While being Deputy Director of LMB, one of my priorities was to support women group leaders, especially those in junior tenure track positions. Indeed, supporting young group leaders has been my top aim during my many years as Divisional Head of Protein & Nucleic Acid Chemistry and, before that, of Cell Biology.
By the time my children started leaving home, I gradually increased my travelling to meetings and serving on Grant and Careers Panels (by MRC, Cancer Research UK, the Royal Society, and the European Research Council), on Scientific Advisory Boards (in Spain, Switzerland and UK) and on Councils (European Molecular Biology Organization, Royal Society). It was pay-back time after years of declining invitations while looking after my young family! These activities provided valuable opportunities for networking, access to information useful for my leadership roles, as well as insights and experience as a basis for sound advice to aspiring young scientists who wish to start their own group in the UK or abroad.

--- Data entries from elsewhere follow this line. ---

--- config.mk ---
export PLATFORM = sky130hd
export DESIGN_NAME = instr_mem_ctrl
export DESIGN_NICKNAME = d
export VERILOG_FILES = /design/src/rtl/instr_mem_ctrl.sv
export SDC_FILE = /design/constraint.sdc
export NUM_CORES = 2
export LEC_CHECK = 0
export ABC_AREA = 1
export BUFFER_PORTS_ARGS = -buffer_cell sky130_fd_sc_hd__buf_2
export CAP_MARGIN = 20
export CORE_MARGIN = 2
export CORE_UTILIZATION = 67
export CTS_BUF_LIST = sky130_fd_sc_hd__clkbuf_16
export DETAILED_ROUTE_END_ITERATION = 6
export PLACE_DENSITY_LB_ADDON = 0.1
export SYNTH_ARGS = -nofsm -noshare
export SYNTH_HDL_FRONTEND = slang
export SYNTH_SLANG_ARGS = --single-unit
--- constraint.sdc ---
create_clock -name clk -period 5.5 [get_ports clk]
set_input_delay 0.275 -clock clk [delete_from_list [all_inputs] [get_ports clk]]
set_output_delay 0.275 -clock clk [all_outputs]
set_load 0.01 [all_outputs]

My personal experience of Swiss state-funded education sparked my interest in the UK education system, encountered through my two children and further consolidated while serving on the Education Committee of the Royal Society. I thus became an advocate of equal access for everyone to a broad spectrum of education and career opportunities. My intermittent engagements in outreach activities allowed me to convey my passion for science to non-scientists including pupils and young students.
My advice to students and postdocs regarding their next career steps: only choose a career in academic science if you feel passionate about research! You will know by the end of your PhD whether you dream about your results and whether you are keen to discover how things work. If this is the case, choose a postdoc lab where you can bring something of your own while also tackling an interesting biological problem, and/or expand your technical experience. Doing a postdoc is your chance to start again and learn a new system, which will often become the basis for your own future research programme, so bear that in mind when you choose your future host. Being in a different country is highly advisable as this will broaden your horizon and allow you to build a new scientific network. It will also provide you with valuable insights into a different funding environment for science.
Embarking on a career in academic science is tough, and you may only discover that this is the right path for you after your first few years as a postdoc. Alternatively, you may also decide, having completed your PhD, that academic science is not for you. In this case, there are plenty of attractive science-related career options, many of which do not require you to move abroad (and are therefore more compatible with, or adaptable to, your partner’s career). Excellent alternatives are biotech, science journalism, science outreach and science administration. Many of these careers require a PhD but not necessarily postdoc experience.
If you continue to be obsessive about science after your first years of postdoc, you may decide to start your own independent career in research. If so, be confident and ambitious, and devote your later postdoc years to developing your own bold vision for your future research programme (rather than producing ever more papers). When applying for group leader positions, choose wisely as you may need core funding and infrastructure support from your future host institution, to get your research up and running. Securing grants can be tough, at least initially, until you achieve a sustained track record of your own independent research. Ideally, these criteria for choice of host are more decisive than trying to match your host’s location to your partner’s career: compromising too much on location at this stage can be detrimental to your ability to succeed in your own independent career – and can also be a tremendous strain on your partnership! Locations can be matched later, when you are in a position of strength.
Finally, there is never a perfect time, career-wise, to start your own family. But it can always be done provided you are motivated and committed to doing so. Combining science with bringing up young children means rigorous prioritising and focusing on what is most important for your next steps at work. A key watershed is your first publication from your own independent group. Establishing yourself internationally in your field is the next one. Remember to tackle, and tick off, one thing at the time – and learn to say no even if you are flattered about being asked!